为提高褐煤转化生物甲烷的效率，探讨废弃油脂与褐煤混合发酵的产气效果，采用NMR碳谱、三维荧光及宏转录组学分析转化效率变化的的内在机理，研究结果表明，废弃油脂的添加促进褐煤的累计甲烷产量增加了3.89倍，单位甲烷产量达到31.2 mL。褐煤中脂肪族碳相对含量降低11.4%，类富里酸酚羟基、酮羰基、羰基等基团含量增加明显。同时微生物菌群高峰期时活性产甲烷古菌例如Methanothrix, Methanoculleus占比增长50%以上。糖苷水解酶、脂肪酰辅酶A脱氢酶等与碳水化合物及脂肪酸降解相关的酶丰度增加明显。废弃油脂添加使乙酸及CO₂转化甲烷途径分别占比59.2%、40.4%，甲酰甲烷呋喃脱氢酶以及乙酸激酶等功能性酶也得到提升，促进了生物甲烷的转化。褐煤中脂碳率降低表明了在厌氧发酵中微生物菌群更易与褐煤中碳骨架大分子结构中脂甲基碳、芳香甲基碳、亚甲基及甲氧基等发生生物化学反应转化甲烷。高峰期厌氧发酵液相中生物可降解有机分子含量增加，其来源于微生物作用在褐煤有机质中致使微生物发生生物化学反应产生酚羟基、酮羰基等易于合成甲烷的小分子物质。废弃油脂添加可显著改变微生物群落组成，使其基因功能表达改善，促进甲烷的生成。研究结果为提高褐煤的生物气化率和废弃油脂清洁转化提供了参考。
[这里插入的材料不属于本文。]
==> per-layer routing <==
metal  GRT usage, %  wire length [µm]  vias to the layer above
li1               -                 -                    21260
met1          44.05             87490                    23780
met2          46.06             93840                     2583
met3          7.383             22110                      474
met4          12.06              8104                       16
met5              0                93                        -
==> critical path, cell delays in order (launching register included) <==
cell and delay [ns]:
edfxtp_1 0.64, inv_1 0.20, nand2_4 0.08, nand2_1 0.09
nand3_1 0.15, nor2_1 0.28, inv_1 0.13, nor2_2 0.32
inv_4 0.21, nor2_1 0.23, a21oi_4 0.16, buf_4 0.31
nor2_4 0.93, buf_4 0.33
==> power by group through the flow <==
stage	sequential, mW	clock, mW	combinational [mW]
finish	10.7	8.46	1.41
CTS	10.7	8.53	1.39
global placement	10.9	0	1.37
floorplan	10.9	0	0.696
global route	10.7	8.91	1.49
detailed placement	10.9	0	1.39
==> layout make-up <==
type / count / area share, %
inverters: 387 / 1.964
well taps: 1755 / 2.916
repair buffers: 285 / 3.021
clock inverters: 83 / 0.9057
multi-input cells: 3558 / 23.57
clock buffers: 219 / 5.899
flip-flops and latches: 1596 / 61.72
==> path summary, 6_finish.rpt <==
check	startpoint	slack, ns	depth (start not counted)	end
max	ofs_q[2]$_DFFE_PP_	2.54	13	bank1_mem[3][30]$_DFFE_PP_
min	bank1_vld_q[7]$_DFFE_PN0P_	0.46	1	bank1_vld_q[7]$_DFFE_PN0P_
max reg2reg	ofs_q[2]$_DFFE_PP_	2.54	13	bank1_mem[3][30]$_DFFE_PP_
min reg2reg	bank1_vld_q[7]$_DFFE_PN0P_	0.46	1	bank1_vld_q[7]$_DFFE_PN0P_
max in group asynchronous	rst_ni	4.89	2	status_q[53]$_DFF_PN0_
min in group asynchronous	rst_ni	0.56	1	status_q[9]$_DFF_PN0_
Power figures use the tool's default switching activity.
In order to improve the conversion efficiency of lignite to biomethane, the gas production effect of mixed fermentation of waste oil and lignite was discussed in this paper. NMR carbon spectroscopy, three-dimensional fluorescence and macro transcriptomics were used to analyze the internal mechanism of transformation efficiency changes. The study showed that the addition of waste oil increased the cumulative methane yield of lignite by 3.89 times, and the unit methane yield reached 31.2 mL. The percentage of aliphatic carbon in lignite decreased by 11.4%, and the content of fulvic acid like phenol hydroxyl, ketone carbonyl, carbonyl and other groups increased significantly. At the same time, the proportion of active methanogenic archaea such as Metanothrix and Metanoculleus increased by more than 50% at the peak of microbial flora. Glycoside hydrolase, fatty acyl coenzyme A dehydrogenase and other enzymes related to carbohydrate and fatty acid degradation increased significantly. With the addition of waste oil, the conversion of acetic acid and CO₂ to methane accounted for 59.2% and 40.4%, respectively. Functional enzymes such as formylmethane furan dehydrogenase and acetic acid kinase were also improved, promoting the conversion of biomethane. The addition of waste oil can significantly promote the production of biomethane from lignite, which provides a practical solution to the problem of low gas production from single lignite anaerobic fermentation. The reduction of fat carbon rate in lignite indicates that microbial flora is more likely to react with aliphatic methyl carbon, aromatic methyl carbon, methylene and methoxy in the carbon skeleton macromolecular structure of lignite in anaerobic fermentation to convert methane. The analysis results of liquid components show that the content of biodegradable organic molecules increases, which comes from the function group shedding of lignite due to the action of microorganisms and the biochemical reaction of microorganisms. The addition of waste oil can significantly change the composition of microbial community, improve its gene function expression, and promote the generation of methane.